Holding its tune: for local record store, tradition rings true

Whether this is the first time you’re hearing about it, you know it for its vast array of products or you just recognize the calico cat that sits outside, Rinehart’s Music and Video is a solidified part of Kirksville history.

The second oldest music store in the world — located at 114 Franklin St. — has been around for 159 years. This cash-only business buys, trades and sells anything media related. 

“If this store was not here, there would be nothing here like it,” current owner Karl Hildebrand said. “You would not have a used video store. You would not have an old school video game store. You would not have a music store.” 

Rinehart’s started as two separate businesses: the news agency was founded by Rupert Rinehart in 1861 and Rinehart’s Music was created by his brother Edwin Rinehart in 1897. When Edwin retired around 1930, however, the news agency and music store merged.

When it was founded, Rinehart’s sold and rented music recording and playing devices. Rinehart’s had an inventory of wax cylinder recordings before moving on to shellac discs for the phonograph and Victrola records. The music store also used to lease pianos, sheet music and recording machines to make records at home.

While records were new and expensive, Hildebrand said pianos and sheet music were more popular and affordable through a lease. 

The news agency was the only newspaper provider by 1914 and used to carry about 6,000 magazine titles.

Additionally, Rinehart’s used to own the electric company in town. They were responsible for wiring the city and servicing needs, Hildebrand said. The music store also housed a telephone switchboard and provided Kirksville residents the ability to make long distance calls. The Rinehart family also used to own the first commercial radio station in Adair County called Kirksville Radio Laboratory.

Rinehart’s was recognized by the Missouri General Assembly in 2016 for its support of Truman State University and A.T. Still University, as well as providing electric and telephone services to Kirksville.

Once known as Rinehart’s Electronics and Television, the family owned business has changed over time to adapt with demands. The focus of the store has shifted from mostly music to the technical side of electronics to all things media.

Although it no longer sells or leases instruments, the music store has a collection of about 4,000 movie titles, 20,000 music titles, 5,000 CDs, 5,000 cassette tapes, some sheet music, Victrola records, video games and systems.

“Everytime something new came along it was just added to the stock of trade,” Hildebrand said. “So you always add things and to be a relevant business you need to continually add the merchandise that does it and you need to keep on track with it. So while Rinehart’s has always had music and always been an active music store — buying and selling new and used music — the amount of floorspace that is dedicated to any product expands and contracts depending on what people want.”

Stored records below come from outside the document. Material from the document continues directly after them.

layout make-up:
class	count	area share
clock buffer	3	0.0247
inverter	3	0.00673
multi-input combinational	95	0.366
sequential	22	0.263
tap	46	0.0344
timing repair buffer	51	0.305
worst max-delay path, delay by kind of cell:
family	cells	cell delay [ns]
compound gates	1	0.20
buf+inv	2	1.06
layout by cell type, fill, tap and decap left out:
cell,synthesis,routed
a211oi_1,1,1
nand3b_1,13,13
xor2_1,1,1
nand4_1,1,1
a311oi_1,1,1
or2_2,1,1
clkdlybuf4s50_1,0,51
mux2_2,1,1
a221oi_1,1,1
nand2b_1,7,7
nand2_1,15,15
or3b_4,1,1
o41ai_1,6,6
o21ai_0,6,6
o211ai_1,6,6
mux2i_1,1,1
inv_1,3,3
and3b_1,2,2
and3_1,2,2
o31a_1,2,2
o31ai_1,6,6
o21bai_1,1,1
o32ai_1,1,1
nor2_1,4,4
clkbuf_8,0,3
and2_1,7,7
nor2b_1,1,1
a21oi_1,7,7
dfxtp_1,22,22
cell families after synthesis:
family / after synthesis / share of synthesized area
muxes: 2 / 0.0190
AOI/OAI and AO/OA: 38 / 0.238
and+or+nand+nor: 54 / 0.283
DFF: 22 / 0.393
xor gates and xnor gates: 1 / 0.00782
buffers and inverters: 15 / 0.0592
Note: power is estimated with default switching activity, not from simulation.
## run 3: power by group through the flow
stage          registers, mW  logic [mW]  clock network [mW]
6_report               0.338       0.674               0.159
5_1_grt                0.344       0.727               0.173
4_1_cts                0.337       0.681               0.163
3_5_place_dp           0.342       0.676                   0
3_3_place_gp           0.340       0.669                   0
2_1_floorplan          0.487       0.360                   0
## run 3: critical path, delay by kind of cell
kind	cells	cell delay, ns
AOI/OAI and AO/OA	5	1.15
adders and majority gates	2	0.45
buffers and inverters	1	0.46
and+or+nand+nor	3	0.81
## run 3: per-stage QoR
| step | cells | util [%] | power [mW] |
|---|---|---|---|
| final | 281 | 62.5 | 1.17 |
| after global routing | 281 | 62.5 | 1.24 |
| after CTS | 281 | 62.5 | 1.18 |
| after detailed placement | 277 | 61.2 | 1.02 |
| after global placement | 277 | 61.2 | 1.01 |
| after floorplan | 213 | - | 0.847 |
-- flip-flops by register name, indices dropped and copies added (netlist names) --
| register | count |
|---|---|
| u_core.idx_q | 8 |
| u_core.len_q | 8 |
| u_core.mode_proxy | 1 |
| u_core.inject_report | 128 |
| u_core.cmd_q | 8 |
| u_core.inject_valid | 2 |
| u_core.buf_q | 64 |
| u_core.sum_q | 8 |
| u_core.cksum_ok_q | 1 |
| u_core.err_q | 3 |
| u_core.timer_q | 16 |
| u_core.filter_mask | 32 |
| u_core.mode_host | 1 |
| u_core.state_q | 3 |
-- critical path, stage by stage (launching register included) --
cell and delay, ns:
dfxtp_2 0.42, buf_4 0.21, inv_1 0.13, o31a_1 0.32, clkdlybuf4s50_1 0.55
===== src/rtl/booth_multiplier.sv =====
// Sequential radix-2 Booth multiplier: 6-bit signed X and Y loaded over a shared bus,
// 12-bit product returned as two 6-bit beats (high half first, flagged by done).
module booth_multiplier (
  input  logic       clk,
  input  logic       rst,
  input  logic       start,
  input  logic [5:0] inBus,
  output logic [5:0] outBus,
  output logic       done
);

  typedef enum logic [2:0] {
    IDLE   = 3'd0,
    LOAD_X = 3'd1,
    LOAD_Y = 3'd2,
    CALC   = 3'd3,
    OUT_HI = 3'd4,
    OUT_LO = 3'd5
  } state_t;

  state_t      state_r;
  logic [5:0]  m_r;
  logic [6:0]  a_r;
  logic [5:0]  q_r;
  logic        q_m1_r;
  logic [2:0]  count_r;
  logic [13:0] step_s;

  // One Booth step: conditional add/sub of sign-extended M, then arithmetic
  // shift of {A,Q,Q-1}. Result packs the new {A[6:0], Q[5:0], Q-1}.
  function automatic logic [13:0] booth_step(
    input logic [6:0] a,
    input logic [5:0] q,
    input logic       q_m1,
    input logic [5:0] m
  );
    logic [6:0] m_ext;
    logic [6:0] sum;
    m_ext = {m[5], m};
    case ({q[0], q_m1})
      2'b10:   sum = a - m_ext;
      2'b01:   sum = a + m_ext;
      default: sum = a;
    endcase
    return {sum[6], sum, q};
  endfunction

  assign step_s = booth_step(a_r, q_r, q_m1_r, m_r);

  // Control FSM, datapath registers and registered Moore outputs.
  always_ff @(posedge clk or negedge rst) begin
    if (!rst) begin
      state_r <= IDLE;
      m_r     <= 6'd0;
      a_r     <= 7'd0;
      q_r     <= 6'd0;
      q_m1_r  <= 1'b0;
      count_r <= 3'd0;
      outBus  <= 6'd0;
      done    <= 1'b0;
    end else begin
      case (state_r)
        IDLE: begin
          outBus <= 6'd0;
          done   <= 1'b0;
          if (start) begin
            state_r <= LOAD_X;
          end else begin
            state_r <= IDLE;
          end
        end
        LOAD_X: begin
          m_r     <= inBus;
          state_r <= LOAD_Y;
        end
        LOAD_Y: begin
          q_r     <= inBus;
          a_r     <= 7'd0;
          q_m1_r  <= 1'b0;
          count_r <= 3'd0;
          state_r <= CALC;
        end
        CALC: begin
          a_r     <= step_s[13:7];
          q_r     <= step_s[6:1];
          q_m1_r  <= step_s[0];
          count_r <= count_r + 3'd1;
          // The last step's result goes straight into the high beat so it is
          // on outBus in the first OUT_HI cycle.
          if (count_r == 3'd5) begin
            state_r <= OUT_HI;
            outBus  <= step_s[12:7];
            done    <= 1'b1;
          end else begin
            state_r <= CALC;
          end
        end
        OUT_HI: begin
          outBus  <= q_r;
          done    <= 1'b0;
          state_r <= OUT_LO;
        end
        OUT_LO: begin
          outBus  <= 6'd0;
          done    <= 1'b0;
          state_r <= IDLE;
        end
        default: begin
          outBus  <= 6'd0;
          done    <= 1'b0;
          state_r <= IDLE;
        end
      endcase
    end
  end

endmodule


===== config.mk =====
export PLATFORM = sky130hd
export DESIGN_NAME = booth_multiplier
export DESIGN_NICKNAME = d
export VERILOG_FILES = /design/src/rtl/booth_multiplier.sv
export SDC_FILE = /design/constraint.sdc
export NUM_CORES = 1
export LEC_CHECK = 0
export BUFFER_PORTS_ARGS = -buffer_cell sky130_fd_sc_hd__buf_2
export CAP_MARGIN = 20
export CORE_MARGIN = 2
export CORE_UTILIZATION = 59
export DETAILED_ROUTE_END_ITERATION = 16
export PLACE_DENSITY_LB_ADDON = 0.25
export REMOVE_ABC_BUFFERS = 1
export SLEW_MARGIN = 10
export SYNTH_ARGS = -nofsm -noshare
export SYNTH_HDL_FRONTEND = slang
export SYNTH_SLANG_ARGS = --single-unit

===== constraint.sdc =====
create_clock -name clk -period 2.7 [get_ports clk]
set_input_delay 0.27 -clock clk [delete_from_list [all_inputs] [get_ports clk]]
set_output_delay 0.27 -clock clk [all_outputs]
set_load 0.03 [all_outputs]
===== config.mk =====
export PLATFORM = sky130hd
export DESIGN_NAME = sec_a2b_serial
export DESIGN_NICKNAME = d
export VERILOG_FILES = /design/src/rtl/sec_a2b_pkg.sv /design/src/rtl/sec_and_bit_n.sv /design/src/rtl/sec_a2b_serial.sv
export SDC_FILE = /design/constraint.sdc
export NUM_CORES = 2
export LEC_CHECK = 0
export BUFFER_PORTS_ARGS = -buffer_cell sky130_fd_sc_hd__buf_4
export CORE_AREA = 5 5 267 269
export DETAILED_ROUTE_END_ITERATION = 7
export DIE_AREA = 0 0 272 274
export GPL_ROUTABILITY_DRIVEN = 1
export PLACE_DENSITY = 0.83
export SYNTH_ARGS = -nofsm -noshare
export SYNTH_HDL_FRONTEND = slang
export SYNTH_HIERARCHICAL = 1
export SYNTH_SLANG_ARGS = --single-unit

===== constraint.sdc =====
create_clock -name clk_i -period 7.5 [get_ports clk_i]
set_input_delay 0 -clock clk_i [delete_from_list [all_inputs] [get_ports clk_i]]
set_output_delay 0 -clock clk_i [all_outputs]
set_load 0.05 [all_outputs]
===== src/rtl/mul_real_pipe.sv =====
// rtl/mul_real_pipe.sv - pipelined fixed-point real multiplier with valid/ready flow control
// Stage 1 registers the full-precision product; the last stage aligns, clamps or wraps, and registers c.
module mul_real_pipe #(
  parameter int WIDTH_A  = 16,
  parameter int EXP_A    = -12,
  parameter int WIDTH_B  = 16,
  parameter int EXP_B    = -12,
  parameter int WIDTH_C  = 16,
  parameter int EXP_C    = -12,
  parameter int LATENCY  = 2,
  parameter int SATURATE = 1
) (
  input  logic                      clk,
  input  logic                      rst,
  input  logic                      in_valid,
  output logic                      in_ready,
  input  logic signed [WIDTH_A-1:0] a,
  input  logic signed [WIDTH_B-1:0] b,
  output logic                      out_valid,
  input  logic                      out_ready,
  output logic signed [WIDTH_C-1:0] c,
  output logic                      ovf,
  output logic                      ovf_sticky
);

  localparam int PW  = WIDTH_A + WIDTH_B;
  localparam int D   = EXP_A + EXP_B - EXP_C;
  localparam int DL  = (D > 0) ? D : 0;
  localparam int DR  = (D < 0) ? -D : 0;
  localparam int EW0 = PW + DL;
  // One guard bit beyond the widest of product-after-left-shift and output keeps range compares exact.
  localparam int EW  = ((EW0 > WIDTH_C) ? EW0 : WIDTH_C) + 1;

  localparam logic signed [EW-1:0] MAX_V = {{(EW-WIDTH_C+1){1'b0}}, {(WIDTH_C-1){1'b1}}};
  localparam logic signed [EW-1:0] MIN_V = ~MAX_V;

  logic advance;
  assign advance  = !out_valid || out_ready;
  assign in_ready = advance;

  logic signed [PW-1:0] a_ext, b_ext, prod_now;
  assign a_ext    = a;
  assign b_ext    = b;
  assign prod_now = a_ext * b_ext;

  logic signed [PW-1:0] fin_prod;
  logic                 fin_valid;

  generate
    if (LATENCY == 1) begin : g_lat1
      assign fin_prod  = prod_now;
      assign fin_valid = in_valid;
    end else begin : g_latn
      logic signed [PW-1:0] p_q [LATENCY-1];
      logic [LATENCY-2:0]   v_q;

      always_ff @(posedge clk or negedge rst) begin
        if (!rst) begin
          for (int i = 0; i < LATENCY-1; i++) p_q[i] <= '0;
          v_q <= '0;
        end else if (advance) begin
          p_q[0] <= prod_now;
          v_q[0] <= in_valid;
          for (int i = 1; i < LATENCY-1; i++) begin
            p_q[i] <= p_q[i-1];
            v_q[i] <= v_q[i-1];
          end
        end
      end

      assign fin_prod  = p_q[LATENCY-2];
      assign fin_valid = v_q[LATENCY-2];
    end
  endgenerate

  logic signed [EW-1:0]      ext, aligned;
  logic                      ovf_now;
  logic signed [WIDTH_C-1:0] c_now;

  assign ext     = {{(EW-PW){fin_prod[PW-1]}}, fin_prod};
  // Arithmetic right shift floors toward negative infinity, which is the required truncation.
  assign aligned = (ext <<< DL) >>> DR;
  assign ovf_now = (aligned > MAX_V) || (aligned < MIN_V);

  always_comb begin
    c_now = aligned[WIDTH_C-1:0];
    if (ovf_now && (SATURATE != 0))
      c_now = aligned[EW-1] ? {1'b1, {(WIDTH_C-1){1'b0}}} : {1'b0, {(WIDTH_C-1){1'b1}}};
  end

  always_ff @(posedge clk or negedge rst) begin
    if (!rst) begin
      out_valid  <= 1'b0;
      c          <= '0;
      ovf        <= 1'b0;
      ovf_sticky <= 1'b0;
    end else if (advance) begin
      out_valid <= fin_valid;
      if (fin_valid) begin
        c   <= c_now;
        ovf <= ovf_now;
        if (ovf_now) ovf_sticky <= 1'b1;
      end
    end
  end

endmodule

There was a period of time when many other businesses were selling records and cassette tapes, Hildebrand explained, so the amount of floorspace dedicated to music shrunk as competition grew. 

“Modern mass media has a different perspective and place in the business world today,” Hildebrand said. “We’ve gone from having vinyls sitting in a back room and someone has to ask for them to being back out on the main floor. It has once again become popular.”

The news agency and music store were separated again after Hildebrand took over the business in 1999. Adjacent to the music store is the news agency full of written work, and it’s only opened upon request. 

Hildebrand, who enjoys all kinds of music from classical to the Scissor Sisters, retired from academics to take over the music store and news agency. He said his main interest is with the news agency and intellectual property archives, which is where his background is.

With a rich history, there are many innovations Rinehart’s has brought to Kirksville. The music and video store was the first store in Kirksville to do online sales and was the first to do video rental in the area. Rinehart’s is now the only business in Kirksville that buys, sells and trades. 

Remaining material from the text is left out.